そこで、ステラのスタッフの一人がアメリカの心理学の大学院の現地実習で2週間ほど勉強してきたことの報告会を行ったので、その内容をまとめてみました。
(前回の研修会の様子は>>こちら)
法律
アメリカでは、1973年に『IDEA(Individual with Disabilities Education)』という法律が制定されました。
内容としては、「0歳から21歳までの障害のある子どもに無償の適切な公教育を権利として保証する。その中には特別教育と関連サービスが含まれる。」というものです。
また、1990年にも『Americans with Disabilities Act』という法律が修正され、その内容は「雇用並びに交通公共機関・公共施設の利用などあらゆる生活場面における障害者への差別が禁じられ、障害者の機会平等が保証されている。」というものです。
一方、日本では2004年に『発達障害者支援法』の制定、『障害者基本法』の改定が行われました。これらの法律で以前は対象外であった発達障害(ADHDやLD、自閉症スペクトラム障害など)をもった人も支援の対象となりました。
日米の発達障害についての法律の制定時期には約30年の差があります。
そのため教育や行政、医療などの横のつながりの点で日本はまだ遅れているそうです。
人口に対する発達障害者の割合
アメリカでは『No Child Left Behind Act (落ちこぼれゼロ法)』という法律が2003年に制定される前は該当人口の3~5%が発達障害と診断されていましたが、制定後は12%になりました。

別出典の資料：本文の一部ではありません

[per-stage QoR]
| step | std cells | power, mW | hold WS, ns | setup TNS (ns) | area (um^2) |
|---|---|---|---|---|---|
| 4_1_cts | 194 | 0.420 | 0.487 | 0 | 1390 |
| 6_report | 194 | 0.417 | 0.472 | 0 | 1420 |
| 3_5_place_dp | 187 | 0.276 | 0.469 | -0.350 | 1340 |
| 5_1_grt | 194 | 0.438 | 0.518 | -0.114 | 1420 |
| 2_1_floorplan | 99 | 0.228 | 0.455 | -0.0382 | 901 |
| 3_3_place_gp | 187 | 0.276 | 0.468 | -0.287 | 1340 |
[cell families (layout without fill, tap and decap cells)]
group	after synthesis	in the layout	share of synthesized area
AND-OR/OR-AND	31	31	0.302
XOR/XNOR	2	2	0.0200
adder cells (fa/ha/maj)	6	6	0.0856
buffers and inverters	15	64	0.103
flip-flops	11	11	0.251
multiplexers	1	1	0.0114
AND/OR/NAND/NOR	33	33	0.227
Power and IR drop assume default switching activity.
$ cat flow/config.mk
export PLATFORM = sky130hd
export DESIGN_NAME = uart_tx
export DESIGN_NICKNAME = uart_tx
export VERILOG_FILES = /design/flow/design.v
export SDC_FILE = /design/flow/constraint.sdc
export NUM_CORES = 4
export LEC_CHECK = 1
export CORE_AREA = 10 10 112 112
export DIE_AREA = 0 0 122 122
$ cat flow/constraint.sdc
current_design uart_tx

set clk_period 3.5
set clk_io_pct 0.2

create_clock -name clk0 -period $clk_period [get_ports {clk}]

set non_clock_inputs [all_inputs -no_clocks]
set_input_delay [expr $clk_period * $clk_io_pct] -clock clk0 $non_clock_inputs
set_output_delay [expr $clk_period * $clk_io_pct] -clock clk0 [all_outputs]
$ cat flow/design.v
module uart_tx
    #(parameter int BAUD_RATE = 115_200,
        parameter int CLOCK_SPEED = 50_000_000)(
    input logic clk, rst, send,
    input [7:0] data,
    output logic tx, tx_done
);
    parameter BAUD_WIDTH = CLOCK_SPEED / BAUD_RATE;  
    parameter IDLE  = 7'b00001_11,
              START = 7'b00010_00,
              TX_0  = 7'b00100_00,
              TX_1  = 7'b01000_10,
              STOP  = 7'b10000_10;
    logic [7:0] data_register;
    logic [8:0] clk_counter;
    logic [2:0] data_index;
    logic [6:0] state;
    assign tx_done = state[0];
    assign tx      = state[1];
    always_ff @(posedge clk, posedge rst) begin : regSRFlipFlop
        if (rst)
            data_register <= '0;
        else if (send & (state === IDLE))
            data_register <= data;  
    end
    always_ff @(posedge clk, posedge rst) begin : stateMachine
        if (rst) begin
            state <= IDLE;
            clk_counter <= '0;
            data_index <= '0;
        end
        else begin
            unique case (state)
                IDLE: state <= send ? START : IDLE;
                START: begin
                    if (clk_counter < BAUD_WIDTH - 1) begin
                        clk_counter <= clk_counter + 1'b1;
                    end
                    else begin
                        clk_counter <= '0;
                        state <= data[0] ? TX_1 : TX_0;
                        data_index <= data_index + 1;
                    end
                end
                TX_0, TX_1: begin
                    if (clk_counter < BAUD_WIDTH - 1) begin
                        clk_counter <= clk_counter + 1'b1;
                    end
                    else if (data_index !== 3'd0) begin
                        clk_counter <= '0;
                        state <= data_register[data_index] ? TX_1  : TX_0;
                        data_index <= data_index + 1;
                    end
                    else begin
                        clk_counter <= '0;
                        state <= STOP;
                    end
                end
                STOP: begin
                    if (clk_counter < BAUD_WIDTH - 1)
                        clk_counter <= clk_counter + 1'b1;
                    else begin
                        clk_counter <= '0;
                        state <= IDLE;
                        data_index <= '0;
                    end
                end
            endcase
        end
    end
endmodule
$ cat flow/run.sh
#!/bin/bash
# OpenROAD 26Q1-2900-gdf79404cd8, Yosys 0.63+post, stock flow scripts
make -C /OpenROAD-flow-scripts/flow DESIGN_CONFIG=/design/flow/config.mk WORK_HOME=/design/flow/orfs finish
==> CHANGELOG.md <==
## Flow update

- Layout cell share with drive strength beyond 1: 0.199
- Post-CTS setup buffers: 0
- Max cap viols: 0
- Drc violations: 0
- Die height: 122 um
- Core footprint: 0.0102 mm2
- Iteration-0 DRC Markers: 56
- Hold path depth: 1
- Ant diodes: 0
- DRT Pass-1 Iters: 4
- Ports: 13
- Register share after synthesis: 0.437
- CTS Buffer Depth: 2
- Netlist cell types: 51
- Leakage: 0.706 nW
- Setup slack, reg-to-reg: 1.15 ns
- CTS tree: yes
- Power Total: 0.513 mW
- R2r endpoint: state[6]
- Final Cell Area: 0.00183 mm2
- Crit share post-route: 0.670
- Synth area leaders: dfrtp_1 (40%), mux2_2 (7.5%), a2111oi_4 (3.7%)
- Yosys warns: 1
- Chip area: 0.0149 mm2
- Pin count of the biggest net entering global routing: 27
- Clock skew: 0.00310 ns
- Layout area overhead: 22.3%
- OpenROAD warnings: 26
- Slew HR: 0.503
- RSZ-0062 raised after global routing: no
- WL final: 2.87 mm
- Max frequency: 426 MHz
- Detail Route Antenna Nets: 0
- Worst Hold End: data_register[2]
- Most common logic cells in the final layout: dfrtp_1 (24), clkdlybuf4s50_1 (12), nor2_1 (11), mux2_2 (10)
- Worst-path clk slew: 0.09 ns
- Final Wtd Congestion: 0.836
- Yosys top cell by area: dfrtp_1
- # Cells Yosys: 132
- Via density: 3.77
- CTS H-Tree Depth: 1
- Num CTS Buffers: 3
- CTS sink count: 26
- Vias post-DR: 1,064
- Mapped Cells: 132
- Clk ins delay skew pair: 0.26 ns
- Status: finished, final reports clean
- Async SR Flop Fraction: 1.00
- Syn_area_per_cell: 11.3 um2
- # resized after CTS: 0
- Number of enable flip-flop cells: 0
- R2R Path Start: state[1]
- Commonest Layout Cell: dfrtp_1
- Hold WC Path Type: reg2reg
- Clock Root Buffer: clkbuf_8
- Setup ws final: 1.15 ns
- Mapped cell area: 0.00150 mm2
- Cell Count, Final, Fillers Out: 282
- Fillers: 1,103
- Final Hold Fails: 0
- Critical path launch point type: flop
- DP Cell Count: 278
- First-pass GRT wire length: 4.86 mm
- Final Max Slew Viols: 0
- Die width: 122 um
- Initial antenna violation count: 0
- Pwr/cell area: 280 mW/mm2
- HPWL after DPL: 2.19 mm
- Floorplan-stage core utilization: 0.146
- CP endpoint kind: flop
- CP Class: reg2reg
- Worst-margin pin slew: 0.746 ns
- Worst EP required: 3.65 ns
- Placed cell areas: 0.00177 mm2
- Number of setup violations in the final report: 0
- Gr usage total: 0.0392
- Final min period: 2.35 ns
- PortBufs: 12
- Wire length per cell: 10.2 um
- Post-synth regs: 26
- Post-place setup slack: 1.15 ns
- Number of global-route vias before repair: 1,010
- Top-area cell share: 0.402
- Worst-path maximum fanout: 13
- Most common reg cell: dfrtp_1
- Yosys chip area: 0.00150 mm2
- Worst VDD drop: 0.000162 V
- Arrival time worst endpoint: 2.50 ns
- R2R depth: 5
- Cell Rows: 37
- HP Start: data_register[2]
- Grt total ovfl: 0
- Sum Neg Setup Slack: 0 ns
- Cts hold-fix bufs: 0
-- final cells by class --
cell class,instances,area [um2],area share
Sequential cell,26,653,0.357
Multi-Input combinational cell,98,805,0.440
Clock buffer,4,55.1,0.0301
Tap cell,136,170,0.0930
Timing Repair Buffer,13,128,0.0698
Inverter,5,18.8,0.0103
-- how the worst max path moves through the flow --
stage | startpoint | to | slack (ns)
6_report | state[1] | state[6] | 1.15
5_1_grt | state[1] | data_index[0] | 0.94
4_1_cts | state[1] | state[6] | 1.14
-- synthesized netlist by cell type (all sizes together) (2+ instances only) --
cell and count:
xnor2 2, a21oi 4, o21ai 6, and3b 2, nor3 3, a31oi 2
a22o 3, mux2 13, nand2b 3, inv 5, nand3 7, mux2i 5
nand2 6, nor2 11, nand3b 2, a2111oi 4, dfrtp 24, ha 3
dfstp 2, a211oi 2, clkbuf 2
-- registers in the layout, indices dropped and copies added, names as in the netlist --
name / flops
state: 6
clk_counter: 9
data_register: 8
data_index: 3
-- critical path, stage by stage (launching register included) --
cell and delay, ns:
dfstp_2 0.60, nor3b_1 0.24, a22oi_2 0.16, a2111oi_4 0.77, a31oi_2 0.12, mux2_1 0.34
-- cells by family (layout without fill, tap and decap cells) --
group | Yosys count | after routing | share of synthesized area
flops | 26 | 26 | 0.437
simple gates | 44 | 44 | 0.177
compound gates | 29 | 29 | 0.170
mux | 19 | 19 | 0.149
buf+inv | 8 | 22 | 0.0251
xor+xnor | 3 | 3 | 0.0176
fa+ha+maj | 3 | 3 | 0.0251
-- metrics by stage --
| stage | hold WS (ns) | utilization |
|---|---|---|
| final | 0.515 | 0.179 |
| after CTS | 0.517 | 0.179 |
| after global routing | 0.539 | 0.179 |
| after detailed placement | 0.496 | 0.173 |
| after global placement | 0.489 | 0.173 |
| after floorplan | 0.463 | - |
-- layer usage --
layer	global-route usage	routed length [um]	vias up
li1	-	-	522
met1	0.0603	1560	518
met2	0.0548	1140	22
met3	0.0117	147	2
met4	0.00298	17	0
met5	0	0	-
-- power breakdown --
group | switching (mW) | leakage (nW) | internal, mW
Sequential | 0 | 0.341 | 0.300
Combinational | 0.00898 | 0.337 | 0.0116
Clock | 0.0913 | 0.0288 | 0.100
Total | 0.100 | 0.706 | 0.412
Power and IR drop assume default switching activity.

一方、日本は該当人口の6.5%が発達障害と診断されています。
人種間に倍ほどの差が出るのはやはりおかしいので、日本ではまだ表面化している人が一部だと考えることもできます。
支援方法
アメリカではIDEAの基準に適合したら無料で支援を受けることができます。
0~2歳までは子どもの生活およびその家族に焦点を当てた支援がなされ、3~21歳では教室での子どもに焦点をあてた支援がなされます。

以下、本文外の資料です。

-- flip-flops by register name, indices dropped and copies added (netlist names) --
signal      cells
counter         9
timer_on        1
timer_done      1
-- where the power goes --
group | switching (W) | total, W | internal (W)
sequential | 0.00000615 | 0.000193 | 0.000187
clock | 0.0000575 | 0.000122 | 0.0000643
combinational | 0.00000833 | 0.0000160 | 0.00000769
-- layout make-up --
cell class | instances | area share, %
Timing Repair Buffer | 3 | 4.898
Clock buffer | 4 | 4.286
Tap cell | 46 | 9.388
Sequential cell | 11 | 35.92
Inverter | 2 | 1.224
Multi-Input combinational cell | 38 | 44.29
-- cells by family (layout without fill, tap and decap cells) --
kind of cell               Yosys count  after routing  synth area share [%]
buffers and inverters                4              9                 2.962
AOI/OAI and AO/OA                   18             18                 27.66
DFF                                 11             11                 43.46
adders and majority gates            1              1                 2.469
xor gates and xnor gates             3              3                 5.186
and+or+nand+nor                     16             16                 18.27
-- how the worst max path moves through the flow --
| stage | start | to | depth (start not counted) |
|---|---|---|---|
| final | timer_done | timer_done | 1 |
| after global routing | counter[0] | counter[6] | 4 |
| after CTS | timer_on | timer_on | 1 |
===== flow/config.mk =====
export PLATFORM = sky130hd
export DESIGN_NAME = button
export DESIGN_NICKNAME = button
export VERILOG_FILES = /design/flow/design.v
export SDC_FILE = /design/flow/constraint.sdc
export NUM_CORES = 4
export LEC_CHECK = 1
export CORE_AREA = 10 10 108 108
export DIE_AREA = 0 0 118 118

===== flow/constraint.sdc =====
current_design button

set clk_period 1.5
set clk_io_pct 0.2

create_clock -name clk0 -period $clk_period [get_ports {clk}]

set non_clock_inputs [all_inputs -no_clocks]
set_input_delay [expr $clk_period * $clk_io_pct] -clock clk0 $non_clock_inputs
set_output_delay [expr $clk_period * $clk_io_pct] -clock clk0 [all_outputs]

===== flow/design.v =====
`timescale 1ns / 1ps
module button(
input clk,reset_n,
input noisy,
output debounced,
output p_edge,n_edge,_edge
    );
    debouncer_delayed DD0(
    .clk(clk),
    .reset_n(reset_n),
    .noisy(noisy),
    .debounced(debounced)
    );
    edge_detector ED0(
    .clk(clk),
    .reset_n(reset_n),
    .level(debounced),
    .p_edge(p_edge),
    .n_edge(n_edge),
    ._edge(_edge)
    );
endmodule
`timescale 1ns / 1ps
module debouncer_delayed(
input clk,reset_n,
input noisy,
output debounced
    );
  wire timer_done,timer_reset;
  debouncer_delayed_fsm FSMO(
  .clk(clk),
  .reset_n(reset_n),
  .noisy(noisy),
  .timer_done(timer_done),
  .timer_reset(timer_reset),
  .debounced(debounced)
 );
  timer_parameter #(.FINAL_VALUE(1_999_999)) T0(
  .clk(clk),
  .reset_n(~timer_reset),
  .enable(~timer_reset),
  .done(timer_done)
  );
endmodule
`timescale 1ns / 1ps
module debouncer_delayed_fsm(
input clk,reset_n,
input noisy,timer_done,
output timer_reset,debounced
    );
    reg [1:0] state_reg,state_next;
    parameter s0=0,s1=1,s2=2,s3=3;
    always @(posedge clk,negedge reset_n)
    begin
      if(~reset_n)
         state_reg <= 0;
      else 
        state_reg <= state_next;
     end
     always @(*)
     begin
     state_next=state_reg;
     case(state_reg)
      s0: if(~noisy)
             state_next=s0;
           else if(noisy)
             state_next=s1;
      s1: if(~noisy)
             state_next=s0;
           else if(noisy & ~timer_done)
             state_next=s1;
           else if(noisy & timer_done)
             state_next=s2;
       s2: if(~noisy)
             state_next=s3;
           else if(noisy)
             state_next=s2;  
       s3: if(noisy)
             state_next=s2;
           else if(~noisy & ~timer_done)
             state_next=s3;
           else if(~noisy & timer_done)
             state_next=s0;
     default:state_next=s0;
  endcase
 end
   assign timer_reset = (state_reg==s0) | (state_reg==s2);
   assign debounced = (state_reg==s2) |(state_reg==s3);
endmodule
`timescale 1ns / 1ps
module edge_detector(
input clk,reset_n,
input level,
output p_edge,n_edge,_edge
);
 reg state_reg,state_next;
 parameter s0=0,s1=1;
  always @(posedge clk,negedge reset_n)
  begin 
     if(~reset_n)
       state_reg <= 'b0;
     else 
       state_reg <= state_next;
   end
   always @(*)
   begin  
       case(state_reg)
            s0:if(level)
                 state_next=s1;
                else
                 state_next=s0;
             s1:if(level)
                 state_next=s1;
                 else
                 state_next=s0;
           default:state_next=s0;
        endcase
      end
      assign p_edge=(state_reg==s0)&level;
      assign n_edge=(state_reg==s1)& ~level;
      assign _edge= p_edge |n_edge;    
endmodule
`timescale 1ns / 1ps
module timer_parameter
     #(parameter FINAL_VALUE=255)(
       input clk,reset_n,
       input enable,
       output done
    );
    localparam BITS=$clog2(FINAL_VALUE);
    reg [BITS-1:0] Q_reg,Q_next;
    always @(posedge clk,negedge reset_n)
    begin
      if(~reset_n)
        Q_reg <= 'b0;
      else if(enable)
        Q_reg <= Q_next;
      else
       Q_reg <= Q_reg;
     end
    assign done=Q_reg==FINAL_VALUE;
    always @(*)
    Q_next=done?'b0:Q_reg+1;
endmodule

===== flow/run.sh =====
#!/bin/bash
# OpenROAD 26Q1-2900-gdf79404cd8, Yosys 0.63+post, stock flow scripts
make -C /OpenROAD-flow-scripts/flow DESIGN_CONFIG=/design/flow/config.mk WORK_HOME=/design/flow/orfs finish

==> out/results.tsv <==
stage	metric	value	unit
status	status	finished with violations	
status	violations	setup timing	
drt	wire_per_inst	9.89	µm
floorplanning	coreArea	9280	µm²
placed_design	pre_cts_ws	-480	ps
floorplanning	ios	7	
critical_path	r2r_start	DD0.FSMO.state_reg[1]$_DFF_PN0_	
placed_design	post-dp-hpwl	2120	µm
drt	num_vias	1135	
pwr	power_frac_seq	38.1	%
critical_path	end_kind	register	
drt	drt_iter0_drc	63	
timing	relSlewSlack	79.0	%
clock_network	htree_levels	1	
global_route	grt-ovfl-total	0	
yosys	synth.ff_latch_count	26	
floorplanning	dieArea	13900	µm²
critical_path	worst-setup-path-type	reg -> reg	
critical_path	cp_data_required_time	1700	ps
timing	fmax	520	MHz
final_layout	regArea	652	µm²
critical_path	path_max_fanout	4	
critical_path	cp-start-kind	register	
timing	fin_worst_skew	1.18	ps
drt	routed_wirelength	3100	µm
yosys	top_cell_area_share	48.3	%
timing	setup-violations-final	28	
drt	drt_drc_violations_left	0	
timing	rsz0062_at_grt	yes	
yosys	largest_area_cell	dfrtp_1	
clock_network	holdBufCountCts	0	
clock_network	clock_path_buffers	2	
pwr	power.leakage	0.000849	µW
pwr	netSwitchingPower	784	µW
floorplanning	row_count	35	
pwr	ir_worst_vdd	0.000361	V
pwr	p_clk_share	16.8	%
final_layout	layout_top_cells	buf_4 (36), dfrtp_1 (25), nand2_1 (13), buf_6 (10), nand3_1 (9)	
global_route	grt_usage	4.47	%
global_route	grt_pass1_wl	5340	µm
yosys	yosys_warnings	3	
floorplanning	initial_core_util	13.9	%
pwr	p_comb_share	45.1	%
critical_path	reg2reg_slack	-420	ps
timing	hold_violations	0	
final_layout	drive_gt1_share	44.0	%
final_layout	lay_top_count	buf_4	
timing	slew_viol_final	0	
drt	detail-route-antenna-nets	0	
drt	drt-pass1-iter-count	4	
yosys	synthCells	134	
yosys	ys_cells	134	
yosys	ys_top_cells_by_area	dfrtp_1 (48%), xnor2_1 (6.1%), nand2_1 (3.8%)	
pwr	p_int	1600	µW
clock_network	cts-root-buf	clkbuf_8	
clock_network	clk_pin_slew	90	ps
final_layout	fillerInstances	991	
yosys	synth_cell_types	31	
global_route	grt_pass1_vias	1071	
clock_network	clkLatencyLatePin	260	ps
timing	setup_ws	-422	ps
global_route	grt_antenna_before_repair	0	
critical_path	critPathCapture	DD0.T0.Q_reg[18]$_DFFE_PP0N_	
timing	worst_pin_slew	310	ps
clock_network	cts_tree	built	
yosys	syn_avg_cell_area	9.66	µm²
placed_design	port-buffer-count	6	
clock_network	cts_buffers	3	
yosys	ys_seq_share	50.3	%
flow_run	warning_count	29	
placed_design	gp_congestion	0.813	
timing	fin_crit_sh	128	%
timing	fin_crit	1920	ps
clock_network	clkSinkCount	26	
pwr	power	2390	µW
final_layout	largest_reg_flops	21	
final_layout	area_growth	59.2	%
pwr	switching_share	32.8	%
yosys	ys_area	1290	µm²
critical_path	worstRegToRegCells	5	
flow_run	maxCapViolCount	0	
worst_hold_path	worstHoldPathType	in -> async	
drt	via_per_inst	3.63	
floorplanning	die.size.y	118	µm
critical_path	worstPathArrival	2120	ps
global_route	grt_max_degree	22	
final_layout	layout.area.comb	758	µm²
yosys	synth_area	1290	µm²
critical_path	r2r-end	DD0.T0.Q_reg[18]$_DFFE_PP0N_	
pwr	p_per_area	1160	nW/µm²
floorplanning	die_w	118	µm
critical_path	setup.worst_path.start	DD0.FSMO.state_reg[1]$_DFF_PN0_	
drt	antenna_cells	0	
[synth_stat cells]
cell type  count
a21oi_1        6
a22o_1         1
and2_1         1
and3_1         2
and4_1         1
buf_2          1
buf_6          1
clkbuf_1       2
dfrtp_1       25
dfstp_2        1
ha_1           3
inv_1          8
nand2_1       13
nand2b_1       2
nand3_1        9
nand4_1        3
nand4b_1       1
nor2_1         7
nor3_1         4
nor4_1         3
nor4b_1        2
nor4bb_1       1
o21ai_0        9
o22ai_1        2
or2_1          1
or2_2          2
or3_1          6
or3b_1         1
or4_1          3
xnor2_1        9
xor2_1         4
[how the worst min path moves through the flow]
stage | from | endpoint | slack [ps] | depth (start not counted)
4_1_cts | reset_n | DD0.FSMO.state_reg[2]$_DFF_PN0_ | 250 | 1
5_1_grt | reset_n | DD0.FSMO.state_reg[2]$_DFF_PN0_ | 250 | 1
6_report | reset_n | DD0.FSMO.state_reg[2]$_DFF_PN0_ | 250 | 1
[repair_timing]
item,4_1_cts,5_1_grt
buffers inserted,9,4
resized,39,15
hold endpoints to repair,0,0
pin swaps,14,8
setup endpoints to repair,26,29
[power groups by stage]
stage	clock network, µW	registers, µW	logic [µW]
CTS	417	905	973
finish	402	909	1080
global route	447	922	1200
[cell type report]
type / instances / share of cell area, %
well taps: 129 / 7.83
multi-input cells: 96 / 36.8
repair buffers: 50 / 20.0
inverters: 8 / 1.58
flip-flops and latches: 26 / 31.6
clock buffers: 4 / 2.18
[through the flow]
step,area (µm²),hold slack [ps],instances,util (%),TNS (ps)
2_1_floorplan,1340,4.41,134,-,-3600
3_3_place_gp,1770,538,296,19.0,-6020
3_5_place_dp,1770,538,296,19.0,-6100
4_1_cts,1980,251,309,21.3,-5060
5_1_grt,2060,254,313,22.2,-7910
6_report,2060,247,313,22.2,-5920
[critical path, stage by stage (launching register included)]
cell and delay [ps]:
dfrtp_1 410, buf_6 130, or3b_4 390, or4_4 440
or3_4 380, a21oi_2 120
[per-layer routing]
metal	GRT usage (%)	routed length, µm	up-vias
li1	-	-	570
met4	0.309	12	0
met1	6.87	1640	546
met5	0	0	-
met3	1.26	114	3
met2	6.26	1330	16
[cells by family after synthesis]
family                   Yosys count  share of synthesized area [%]
buffers and inverters             12                           4.15
AND-OR/OR-AND                     18                           7.44
flip-flops                        26                           50.3
AND/OR/NAND/NOR                   62                           26.4
adder cells (fa/ha/maj)            3                           2.90
XOR/XNOR                          13                           8.79
Power is estimated from default activity; no workload was simulated.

早期介入、進学の度のスムーズな切り替え、無償という点に重きを置いています。
天才児教育
アメリカではGATE(Gifted and Talented Education)と呼ばれる、いわゆる天才児教育がさかんに行われています。
ある一定の基準を満たせば特別な教育を受けることができるようになります。
通常の学校での授業ではなく、その子の能力を最大限に伸ばせるような教育方法が取られています。
というのも、彼ら/彼女らはギフテッドと呼ばれ、能力間のバラつきが大きくADHDやLDと診断される子どもが多いためこのような特別プログラムが必要となった経緯があります。
保護者の支援
アメリカには「Parent center」というものが、各州に少なくとも1カ所以上あります。ここでは、地域の教育的、医療的、福祉的なサポートをしてもらえます。
日本でいうところの「発達支援センター」みたいなものではありますが、「Parent center」に行けば教育・医療・福祉的な支援をすべてここで受けられ、各領域にまたがった情報提供も受けられるため、日本のように親御さんがいろいろな機関に相談に回らなくても済むため便利だということでした。